Physical characteristics
- Source: Confluence of the stream's east and west forks
- • location: Kigluaik Mountains, Seward Peninsula
- • coordinates: 64°58′06″N 165°14′16″W﻿ / ﻿64.96833°N 165.23778°W
- • elevation: 693 ft (211 m)
- Mouth: Salmon Lake
- • location: 28 miles (45 km) northeast of Nome
- • coordinates: 64°53′47″N 165°04′34″W﻿ / ﻿64.89639°N 165.07611°W
- • elevation: 443 ft (135 m)
- Length: 12 mi (19 km)

= Grand Central River =

Grand Central River is a waterway on the Seward Peninsula in the U.S. state of Alaska.

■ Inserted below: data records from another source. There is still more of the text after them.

File: src/tcc_pkg.sv
package tcc_pkg;

    localparam int DEF_MAX_PATHS  = 16;
    localparam int DEF_COUNT_BITS = 32;

    localparam int FIRED_W     = 16;  // width of the fired-path mask
    localparam int ROW_W       = 4;   // width of a path index on the ports
    localparam int VALUE_W     = 32;  // width of count_value
    localparam int WIDE_W      = 64;  // width the merge widens a counter to
    localparam int NUM_PATHS_W = 5;

    localparam logic [NUM_PATHS_W-1:0] NUM_PATHS_RESET = 5'd16;

    typedef enum logic [0:0] {
        MODE_EVENT = 1'b0,
        MODE_READ  = 1'b1
    } mode_t;

    typedef enum logic [1:0] {
        KIND_EVENTS  = 2'd0,
        KIND_ACCEPTS = 2'd1,
        KIND_PATH    = 2'd2,
        KIND_PAIR    = 2'd3
    } kind_t;

    typedef enum logic [1:0] {
        ST_IDLE,
        ST_SWEEP,
        ST_FLUSH,
        ST_READ
    } state_t;

    // write-back side of the pair-row sweep, shared by all lanes
    typedef struct packed {
        logic             wr_en;
        logic [ROW_W-1:0] wr_row;
        logic             row_fired;  // path of this row fired
        logic             single;     // exactly one path fired
        logic             row_valid;  // row written since reset
    } sweep_ctl_t;

endpackage
===== src/rtl/ctf_pkg.sv =====
// ----------------------------------------------------------------------------
// ctf_pkg
// shared types and constants of the capture timestamp fifo
// ----------------------------------------------------------------------------
`default_nettype none
package ctf_pkg;

  localparam int unsigned StampW  = 64;
  localparam int unsigned FramesW = 24;
  localparam int unsigned RateW   = 20;
  localparam int unsigned CapW    = 10;
  localparam int unsigned ProdW   = 54;  // frames times ns per second
  localparam int unsigned EntryW  = StampW + FramesW;

  localparam logic [29:0] NsPerSec   = 30'd1000000000;
  localparam logic [RateW-1:0] RateReset = 20'd48000;
  localparam logic [CapW-1:0]  CapReset  = 10'd512;

  typedef enum logic {
    CFG_OUT_RATE = 1'b0,
    CFG_CAPACITY = 1'b1
  } cfg_index_e;

  typedef enum logic {
    REQ_PUSH = 1'b0,
    REQ_READ = 1'b1
  } req_type_e;

  typedef enum logic [2:0] {
    ST_IDLE,
    ST_CHECK,
    ST_RD,
    ST_HEAD,
    ST_DIV_FIRST,
    ST_DIV_NEXT,
    ST_DIV_EXT,
    ST_DONE
  } state_e;

endpackage
`default_nettype wire


===== src/rtl/ctf_ns_div.sv =====
// ----------------------------------------------------------------------------
// ctf_ns_div
// frames to nanoseconds: multiply by 1e9, then restoring divide by the rate
// ----------------------------------------------------------------------------
`default_nettype none
module ctf_ns_div (
  input  wire                       clk_i,
  input  wire                       rst_ni,
  input  wire                       start_i,
  input  wire [ctf_pkg::FramesW-1:0] frames_i,
  input  wire [ctf_pkg::RateW-1:0]   rate_i,
  output logic                      done_o,
  output logic [ctf_pkg::ProdW-1:0]  quot_o
);
  import ctf_pkg::*;

  localparam int unsigned CntW = $clog2(ProdW + 1);

  logic [ProdW-1:0] prod_q, prod_d;
  logic [RateW-1:0] rem_q, rem_d;
  logic [CntW-1:0]  cnt_q, cnt_d;
  logic             busy_q, busy_d;
  logic             done_q, done_d;
  logic [RateW:0]   trial;
  logic             ge;

  assign trial = {rem_q, prod_q[ProdW-1]};
  assign ge    = trial >= {1'b0, rate_i};

  always_comb begin
    prod_d = prod_q;
    rem_d  = rem_q;
    cnt_d  = cnt_q;
    busy_d = busy_q;
    done_d = 1'b0;
    if (start_i) begin
      prod_d = ProdW'({30'd0, frames_i} * {24'd0, NsPerSec});
      rem_d  = '0;
      cnt_d  = CntW'(ProdW);
      busy_d = 1'b1;
    end else if (busy_q) begin
      // one quotient bit a cycle, shifted in where the dividend leaves
      prod_d = {prod_q[ProdW-2:0], ge};
      rem_d  = ge ? RateW'(trial - {1'b0, rate_i}) : trial[RateW-1:0];
      cnt_d  = cnt_q - 1'b1;
      if (cnt_q == CntW'(1)) begin
        busy_d = 1'b0;
        done_d = 1'b1;
      end
    end
  end

  always_ff @(posedge clk_i or negedge rst_ni) begin
    if (!rst_ni) begin
      cnt_q  <= '0;
      busy_q <= 1'b0;
      done_q <= 1'b0;
    end else begin
      cnt_q  <= cnt_d;
      busy_q <= busy_d;
      done_q <= done_d;
    end
  end

  always_ff @(posedge clk_i) begin
    prod_q <= prod_d;
    rem_q  <= rem_d;
  end

  assign done_o = done_q;
  assign quot_o = prod_q;

endmodule
`default_nettype wire


===== config.mk =====
export PLATFORM = sky130hd
export DESIGN_NAME = ctf_ns_div
export DESIGN_NICKNAME = d
export VERILOG_FILES = /design/src/rtl/ctf_pkg.sv /design/src/rtl/ctf_ns_div.sv
export SDC_FILE = /design/constraint.sdc
export NUM_CORES = 1
export LEC_CHECK = 0
export BUFFER_PORTS_ARGS = -buffer_cell sky130_fd_sc_hd__buf_2
export CAP_MARGIN = 0
export CORE_UTILIZATION = 50
export CTS_CLUSTER_DIAMETER = 40
export CTS_CLUSTER_SIZE = 12
export DETAILED_ROUTE_END_ITERATION = 16
export PLACE_DENSITY = 0.75
export SETUP_SLACK_MARGIN = 0.5
export SYNTH_ARGS = -nofsm -noshare
export SYNTH_HDL_FRONTEND = slang
export SYNTH_SLANG_ARGS = --single-unit

===== constraint.sdc =====
create_clock -name clk_i -period 6.5 [get_ports clk_i]
set_clock_uncertainty 0.15 [all_clocks]
set_input_delay 0.65 -clock clk_i [delete_from_list [all_inputs] [get_ports clk_i]]
set_output_delay 0.65 -clock clk_i [all_outputs]
set_load 0.02 [all_outputs]

# Word-level counts from Yosys, hierarchy flattened
# Index checks and enable logic that the tools add are counted.
# totals
elab_cells	23
out_inout_bits	55
ff_bits	82
input_bits	47
# classes
magnitude_cmp	1
n_reduce_logical	1
muxes	11
mul	1
eq_ne	1
n_addsub	2
# op_table
operator	n
two-way mux 54 bit	2
multiplier 24 x 21 -> 45 bit, second input constant	1
>= comparator 21 x 20 -> 1 bit	1
two-way mux 20 bit	1
subtractor 20 bit	1
two-way mux 6 bit	2
equality test 6 x 1 -> 1 bit, second input constant	1
two-way mux 1 bit	6
subtractor 6 x 1 -> 6 bit, second input constant	1
nonzero test 2 bit	1

# Depth between registers and ports, before layout
# Gate-level depths: netlist of the first run.
# depth
ltp_word	4
depth_mapped	24
ltp_nobuf	23

# Least setup slack after synthesis of the first run
# No wires, ideal clock.
# synth_path
path_type	input to register
from	input port frames_i[3] (netlist name)
to	register prod_q[44] (netlist: quot_o[44]) (data pin)
setup_ns	0.256
slack_ns	-0.382
t_arrival_ns	6.476
path_stages	21
path_cell_list	inv_1 fa_1 fa_1 fa_1 inv_1 fa_1 fa_1 fa_1 inv_1 fa_1 inv_1 ha_1 clkbuf_1 a21oi_1 a311oi_1 nor4_1 nand2_1 a311oi_1 o21ai_0 xor2_1 a22o_1
# synth_between
elab_chain_len	2
# synth_rtl
item	line_no	source
start: declaration	ctf_ns_div.sv:10	input wire [ctf_pkg::FramesW-1:0] frames_i,
multiplier 24 x 21 -> 45 bit	ctf_ns_div.sv:37	prod_d = ProdW'({30'd0, frames_i} * {24'd0, NsPerSec});
two-way mux 54 bit	ctf_ns_div.sv:36	if (start_i) begin
named net prod_d[44]	ctf_ns_div.sv:19	logic [ProdW-1:0] prod_q, prod_d;
end signal: assignment	ctf_ns_div.sv:66	prod_q <= prod_d;
end: declaration	ctf_ns_div.sv:19	
# The timed path passes the listed nets, and every way through them passes these cells.
# A chain may end at the register's enable or synchronous reset.

# Worst setup path after layout of the first run
# layout_path
from	input port frames_i[11] (netlist name)
to	register prod_q[38] (netlist: quot_o[38]) (data pin)
# The elaborated chain is that of the path after synthesis.

==> impl_metrics.toml, run 1 <==
[floorplan]
initial_core_util_pct = 51.07
fp.dieH_um = 173.5
core_um2 = 28780
std_cell_rows = 62
dieArea_um2 = 30090
fp.dieW_um = 173.5
ios = 102

[cts]
cts_root_buffer = "clkbuf_16"
cts_sinks = 82
cts_made_buffers = 9
path_clk_slew_ns = 0.07
clkLatencyLatePin_ns = 0.34
cts_tree = "done"
cts_buffer_depth = 2
htreeDepth = 3

[timing]
rsz0062_at_grt = "true"
layout_setup_ws_ns = 0.06894
fin_tns_setup_ns = 0
worst_pin_slew_ns = 1.049
max_freq_ghz = 0.1555
hold_violations = 0
setup_viol = 0
finalCritPeriodShare_pct = 98.94
slew_violations = 0
period_needed_ns = 6.431
slew_headroom_pct = 29.94

[setup_path]
cp.arrival_ns = 6.38
r2r_start = "rem_q[6]"
worstSetupPathType = "in2reg"
cp-end-kind = "register"
r2r_slack_ns = 3.11
crit_required_ns = 6.45
r2r_cells = 10
path_max_fanout = 4
r2r_end = "rem_q[0]"
cp-start-kind = "input pin"

[routing]
drtIter0Drc = 498
wire_per_inst_um = 17.03
drcViolationCount = 0
drt-pass1-iter-count = 5
num_vias = 11437
drt-total-wl_mm = 36.35
vias_per_cell = 5.359
ant_nets = 0

[synth]
ys.flop_type = "edfxtp_1"
synth_warnings = 0
yosysTopAreaCell = "fa_1"
synth_async_sr_flop_share_pct = 9.756
synth_area_um2 = 14700
ys_types = 63
syn-mean-instance-area_um2 = 9.806
synth_top_area_share_pct = 30.37
netlist_instances = 1499
yosysSeqAreaShare_pct = 14.50
synth_area_leaders = "fa_1, ha_1, inv_1, edfxtp_1, dfxtp_1"
synth_edf_count = 45
synth.ff_latch_count = 82
synth_fp_nets = 2018

[place]
portBuffers = 101
place_ws_ns = -0.3936
dpl_cell_area_um2 = 16820
hpwlAfterDp_mm = 29.77
gp_congestion = 0.9164

[layout]
fin_nets = 2264
layout_commonest_cell = "inv_1"
stdcell_area_um2 = 17930
synthToLayoutAreaGrowth_pct = 21.98
final_cell_mix = "inv_1, ha_1, fa_1"
antennaDiodeCount = 0
fillers = 2243
final_layout_size_suffix_gt1_share_pct = 24.23

[min_path]
hold_depth = 2
hp-start = "rem_q[5]"
worstHoldPathType = "reg2reg"
hold_end = "rem_q[6]"

[global_routing]
antenna_found_initial = 0
grt_pass1_vias = 11770
gr-usage-all-layers_pct = 23.74
overflow = 0
grt_pass1_wl_mm = 56.84
grt_max_degree = 58

[flow_run]
drv_cap = 0

[outcome]
status = "complete, no violations"
[kinds of logic (layout without fill, tap and decap cells)]
kind of cell	after synthesis	in the layout	share of synthesized area, %
buf+inv	418	669	10.80
xor+xnor	59	59	3.515
compound gates	252	252	11.99
simple gates	199	199	6.461
fa+ha+maj	472	472	51.57
mux	17	17	1.166
flops	82	82	14.50
[state kept, by name, summed over array words and instances (netlist names)]
name and cells:
busy_q 1, cnt_q 6, done_o 1, quot_o 54, rem_q 20
[Yosys cell counts, drive strengths merged (13+ instances only)]
library cell,n
nor2,62
a21oi,62
a211oi,17
edfxtp,45
xor2,23
xnor2,36
nand3,14
dfxtp,29
a21o,38
inv,378
fa,223
nand2,47
clkbuf,35
o21ai,41
ha,249
a22o,40
mux2i,16
nor3,15
nand2b,13
nand4,16
[critical path, cell delays in order]
cell and delay (ns):
buf_2 0.17, buf_4 0.18, ha_1 0.29, inv_2 0.05
fa_1 0.49, fa_1 0.52, inv_1 0.06, fa_1 0.57
fa_1 0.43, fa_1 0.50, inv_1 0.06, fa_1 0.48
inv_1 0.08, ha_4 0.30, buf_4 0.14, nand3_2 0.13
a311oi_4 0.39, nor4_4 0.06, nand2_2 0.13, buf_4 0.14
a31oi_4 0.08, buf_4 0.15, xnor2_1 0.13, a22o_1 0.19
[worst max-delay path by stage]
stage	startpoint	to	slack [ns]	cells after the start
2_1_floorplan	frames_i[5]	quot_o[48]	0.03	22
3_3_place_gp	frames_i[5]	quot_o[48]	-0.32	22
3_5_place_dp	frames_i[3]	quot_o[48]	-0.39	22
4_1_cts	frames_i[3]	quot_o[48]	0.08	22
5_1_grt	frames_i[3]	quot_o[52]	-0.05	22
6_report	frames_i[11]	quot_o[38]	0.07	24
[repair_timing]
action                     in CTS  in global routing
buffers inserted                7                  5
hold buffers                    1                  0
cloned                          0                  0
hold endpoints to repair        8                  0
resized for setup              57                 97
pin swaps                      54                 70
setup endpoints to repair      22                 27
[cell type report]
| type | count | area (um^2) | share of cell area [%] |
|---|---|---|---|
| inverter | 378 | 1436 | 8.011 |
| clock buffer | 11 | 254.0 | 1.417 |
| clock inverter | 5 | 42.54 | 0.2373 |
| tap | 384 | 480.5 | 2.680 |
| timing repair buffer | 275 | 1889 | 10.54 |
| multi-input combinational | 999 | 11690 | 65.22 |
| sequential | 82 | 2133 | 11.90 |
[metrics by stage]
stage	utilization (%)	instances	hold slack, ns
after floorplan	-	1499	0.2044
after CTS	60.64	2129	0.3519
after global placement	58.44	2105	0.3332
after detailed placement	58.44	2105	0.3427
after global routing	62.30	2134	0.3748
final	62.30	2134	0.3505
[routing by layer]
metal | global-route usage, % | routed length (um)
met5 | 0 | 0
met3 | 2.719 | 1327
met2 | 42.32 | 19100
met4 | 7.891 | 948
met1 | 29.86 | 14970
Power of run 1 is left out: the tool's default activity adds up to more than one toggle a clock period on the data nets, which glitch-free logic cannot reach.
==> inputs of run 2 (changes only) <==
--- a/config.mk
+++ b/config.mk
@@ -5,7 +5,7 @@
 export SDC_FILE = /design/constraint.sdc
 export NUM_CORES = 1
 export LEC_CHECK = 0
-export BUFFER_PORTS_ARGS = -buffer_cell sky130_fd_sc_hd__buf_2
+export BUFFER_PORTS_ARGS = -buffer_cell sky130_fd_sc_hd__buf_4
 export CAP_MARGIN = 0
 export CORE_UTILIZATION = 50
 export CTS_CLUSTER_DIAMETER = 40
==> impl_metrics.toml, run 2 (synthesis gave the netlist of run 1 again) <==
[timing]
worst_pin_slew_ns = 0.7613
hold_ws_ns = 0.3460
slew_violations = 0
slew_headroom_pct = 49.01
finalCritPeriodShare_pct = 99.51
period_needed_ns = 6.468
hold_violations = 0
setup_viol = 0
max_freq_ghz = 0.1546
layout_setup_ws_ns = 0.03213
rsz0062_at_grt = "true"

[cts]
clkLatencyLatePin_ns = 0.34
cts_sinks = 82
htreeDepth = 3
cts_tree = "done"
cts_root_buffer = "clkbuf_16"
path_clk_slew_ns = 0.07
cts_made_buffers = 9
cts_buffer_depth = 2

[min_path]
hp-start = "rem_q[6]"
worstHoldPathType = "reg2reg"

[setup_path]
r2r_end = "rem_q[1]"
crit_required_ns = 6.45
r2r_cells = 10
cp.arrival_ns = 6.42
startpoint = "frames_i[3]"
r2r_slack_ns = 3.39
crit_end = "quot_o[44]"
r2r_start = "rem_q[6]"
worstSetupPathType = "in2reg"
cp-start-kind = "input pin"
cp-end-kind = "register"
path_max_fanout = 4

[routing]
num_vias = 11404
vias_per_cell = 5.336
drtIter0Drc = 610
drt-total-wl_mm = 36.79
drcViolationCount = 0
drt-pass1-iter-count = 5
ant_nets = 0
wire_per_inst_um = 17.21

[layout]
synthToLayoutAreaGrowth_pct = 24.65
layout_commonest_cell = "inv_1"
final_cell_mix = "inv_1, buf_4, ha_1"
antennaDiodeCount = 0
fin_nets = 2267
final_layout_size_suffix_gt1_share_pct = 25.04
finish.utilization_pct = 63.66
largest_reg_flops = 54
fin_cells = 2137
fillers = 2208

[place]
gp_congestion = 0.9138
dp_cells = 2101
hpwlAfterDp_mm = 30.14
place_ws_ns = -0.3852
portBuffers = 101

[global_routing]
grt_pass1_vias = 11838
grt_max_degree = 58
gr-usage-all-layers_pct = 24.00
grt_pass1_wl_mm = 58.01
overflow = 0
antenna_found_initial = 0

[floorplan]
initial_core_util_pct = 51.07
std_cell_rows = 62
ios = 102
dieArea_um2 = 30090
core_um2 = 28780
fp.dieH_um = 173.5
fp.dieW_um = 173.5

[outcome]
status = "complete, no violations"

[flow_run]
drv_cap = 0
[run 2: changes by cell type in the layout (fill, tap and decap cells not counted), moves of 7 or more]
cell	change
buf_2	-92
buf_4	+87
ha_1	-9
buf_6	+7
ha_4	+7
[run 2: how the worst min path moves through the flow]
stage                     to  slack [ns]  depth (start not counted)
finish              rem_q[7]        0.35                          2
global route        rem_q[7]        0.38                          2
CTS                 rem_q[7]        0.35                          2
detailed placement    done_o        0.33                          1
global placement      done_o        0.33                          1
floorplan             busy_q        0.20                          0
[run 2: final cells by class]
| cell class | count | area [um^2] | share of cell area (%) |
|---|---|---|---|
| Clock buffer | 9 | 225.2 | 1.229 |
| Clock inverter | 7 | 76.32 | 0.4166 |
| Inverter | 378 | 1430 | 7.805 |
| Multi-Input combinational cell | 999 | 11790 | 64.34 |
| Sequential cell | 82 | 2133 | 11.64 |
| Tap cell | 384 | 480.5 | 2.622 |
| Timing Repair Buffer | 278 | 2188 | 11.94 |
[run 2: stage by stage]
stage | setup TNS (ns) | cell area (um^2)
3_5_place_dp | -3.931 | 17050
2_1_floorplan | 0 | 14830
5_1_grt | -0.2609 | 18320
3_3_place_gp | -2.644 | 17050
4_1_cts | 0 | 17650
6_report | 0 | 18320
[run 2: timing repair]
item | CTS | global route
pin swaps | 42 | 51
resized for setup | 53 | 111
endpoints found under the setup margin | 22 | 24
buffers inserted | 10 | 9
cloned | 0 | 0
hold buffers | 1 | 0
hold endpoints to repair | 8 | 0
[run 2: worst max-delay path: stages]
cell and delay, ns:
buf_8 0.09, clkinvlp_4 0.11, buf_6 0.13, fa_2 0.53
fa_1 0.41, fa_2 0.55, inv_2 0.04, fa_1 0.55
fa_2 0.46, fa_1 0.50, inv_1 0.06, fa_1 0.50
inv_2 0.05, ha_4 0.22, nand4_1 0.11, nor2_2 0.06
and3_4 0.16, nor4_4 0.25, nand2_2 0.14, a311oi_4 0.39
o21ai_2 0.11, xor2_1 0.16, a22o_1 0.19
[run 2: routing by layer]
layer,wire (um),global-route usage (%),share of wire [%]
met1,15370,31.38,42
met2,18920,42.20,51
met3,1606,2.895,4.4
met4,890,5.863,2.4
met5,0,0,0
Power of run 2 is left out for the same reason.
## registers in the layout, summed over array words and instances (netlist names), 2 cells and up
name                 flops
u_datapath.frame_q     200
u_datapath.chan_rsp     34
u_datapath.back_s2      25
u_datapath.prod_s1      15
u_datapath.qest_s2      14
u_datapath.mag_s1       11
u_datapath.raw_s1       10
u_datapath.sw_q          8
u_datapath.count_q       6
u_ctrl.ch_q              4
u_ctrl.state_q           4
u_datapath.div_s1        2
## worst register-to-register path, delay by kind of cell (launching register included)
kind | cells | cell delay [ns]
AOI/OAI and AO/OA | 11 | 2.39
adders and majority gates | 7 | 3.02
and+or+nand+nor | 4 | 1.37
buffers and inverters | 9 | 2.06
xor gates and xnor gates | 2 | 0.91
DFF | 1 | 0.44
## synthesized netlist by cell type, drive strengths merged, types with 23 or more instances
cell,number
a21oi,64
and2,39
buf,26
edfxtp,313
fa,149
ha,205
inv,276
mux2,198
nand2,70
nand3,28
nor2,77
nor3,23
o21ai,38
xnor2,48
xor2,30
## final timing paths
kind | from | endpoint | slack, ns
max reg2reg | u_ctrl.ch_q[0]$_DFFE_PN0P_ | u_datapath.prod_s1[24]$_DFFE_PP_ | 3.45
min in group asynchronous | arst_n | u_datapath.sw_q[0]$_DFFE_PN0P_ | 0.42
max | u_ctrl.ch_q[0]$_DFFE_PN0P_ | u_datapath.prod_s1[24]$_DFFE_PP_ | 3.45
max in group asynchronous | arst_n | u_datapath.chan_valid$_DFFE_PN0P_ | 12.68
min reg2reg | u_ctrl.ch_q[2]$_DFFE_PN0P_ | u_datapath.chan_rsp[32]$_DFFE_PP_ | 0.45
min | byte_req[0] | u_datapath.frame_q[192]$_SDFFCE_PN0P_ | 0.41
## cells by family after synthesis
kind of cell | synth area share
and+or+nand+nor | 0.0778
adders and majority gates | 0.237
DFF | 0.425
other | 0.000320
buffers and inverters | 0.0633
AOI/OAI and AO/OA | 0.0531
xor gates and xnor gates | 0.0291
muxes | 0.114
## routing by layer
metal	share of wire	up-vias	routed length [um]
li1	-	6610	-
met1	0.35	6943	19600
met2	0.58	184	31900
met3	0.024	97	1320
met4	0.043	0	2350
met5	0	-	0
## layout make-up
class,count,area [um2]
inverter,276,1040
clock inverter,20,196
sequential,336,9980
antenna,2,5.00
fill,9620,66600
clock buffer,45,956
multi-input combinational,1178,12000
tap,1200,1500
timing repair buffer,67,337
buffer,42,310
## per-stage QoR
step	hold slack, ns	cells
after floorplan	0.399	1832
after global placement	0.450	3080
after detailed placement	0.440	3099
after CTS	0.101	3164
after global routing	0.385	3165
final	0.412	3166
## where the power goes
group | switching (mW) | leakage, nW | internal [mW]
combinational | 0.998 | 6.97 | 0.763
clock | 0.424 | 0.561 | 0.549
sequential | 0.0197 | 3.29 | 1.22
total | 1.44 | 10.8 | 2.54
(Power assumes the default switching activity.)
--- src/rtl/range_map_table_core_macros.svh ---
// ----------------------------------------------------------------------------
// range_map_table_core_macros: assertion macros for the range map table
// Shared property forms used by the RTL assertion blocks.
// ----------------------------------------------------------------------------
`ifndef RANGE_MAP_TABLE_CORE_MACROS_SVH
`define RANGE_MAP_TABLE_CORE_MACROS_SVH

// A condition that must hold at every clock edge out of reset.
`define RMT_ASSERT_ALWAYS(name, cond, msg) \
    name: assert property (@(posedge clk) disable iff (!rst_n) (cond)) else $error(msg);

// A trigger that must be followed by a consequence in the next cycle.
`define RMT_ASSERT_NEXT(name, trig, cons, msg) \
    name: assert property (@(posedge clk) disable iff (!rst_n) (trig) |=> (cons)) else $error(msg);

`endif

--- src/rtl/rmt_pkg.sv ---
// ----------------------------------------------------------------------------
// rmt_pkg: shared types and codes for the range map table
// Entry, transfer payload and control structs, operation codes and states.
// ----------------------------------------------------------------------------
`timescale 1ns / 1ps

package rmt_pkg;

    typedef enum logic [1:0] {
        MODE_SEARCH = 2'd0,
        MODE_ADD    = 2'd1,
        MODE_DELETE = 2'd2,
        MODE_NONE   = 2'd3
    } rmt_mode_t;

    typedef enum logic [2:0] {
        ST_IDLE,
        ST_SCAN,
        ST_FIX,
        ST_DONE
    } rmt_state_t;

    typedef struct packed {
        logic [63:0] start;
        logic [63:0] length;
        logic [63:0] tag;
    } rmt_entry_t;

    typedef struct packed {
        logic [1:0]  mode;
        logic [63:0] start_key;
        logic [63:0] length;
        logic [63:0] tag_value;
    } rmt_in_t;

    typedef struct packed {
        logic        hit;
        logic [63:0] hit_start;
        logic [63:0] hit_length;
        logic [63:0] hit_tag;
        logic        status;
        logic [4:0]  entry_count;
    } rmt_out_t;

    // Pieces that one held range turns into, in table order.
    typedef struct packed {
        logic                 overlap;
        logic                 uses_new;
        logic [1:0]           count;
        rmt_entry_t [2:0]     piece;
    } rmt_piece_t;

endpackage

It enters Salmon Lake from the west. Although the Grand Central and Kruzgamepa (or Pilgrim) rivers form one stream, their names differ, and their physical features vary. The Grand Central flows into Salmon Lake, while the Kruzgamepa flows out.

==Geography==
The river is about 12 miles long and 2 mi wide. The drainage area of this stream is almost surrounded by ridges of the Sawtooth Range (Kigluaik Mountains), having elevations of 1500 to 4000 ft. The river is formed near the foot of Mount Osborn, at an elevation of about 700 ft, by the junction of North and West forks, and flows in a southerly direction into Salmon Lake. From the forks to Salmon Lake, the river has a fall of about 300 ft, and at high stages, spreads over a wide gravel bed. On either side, there is a little bottom land, from which the mountains rise abruptly. The principal tributaries of Grand Central River below the forks are Gold Run and Rainbow Creek from the east, and Thompson, Thumit, Nugget, Jett, and Morning Call creeks from the west. These tributary streams, with the exception of Nugget Creek, drain short, steep-sided gulches. They have considerable fall and are fed from melting snow.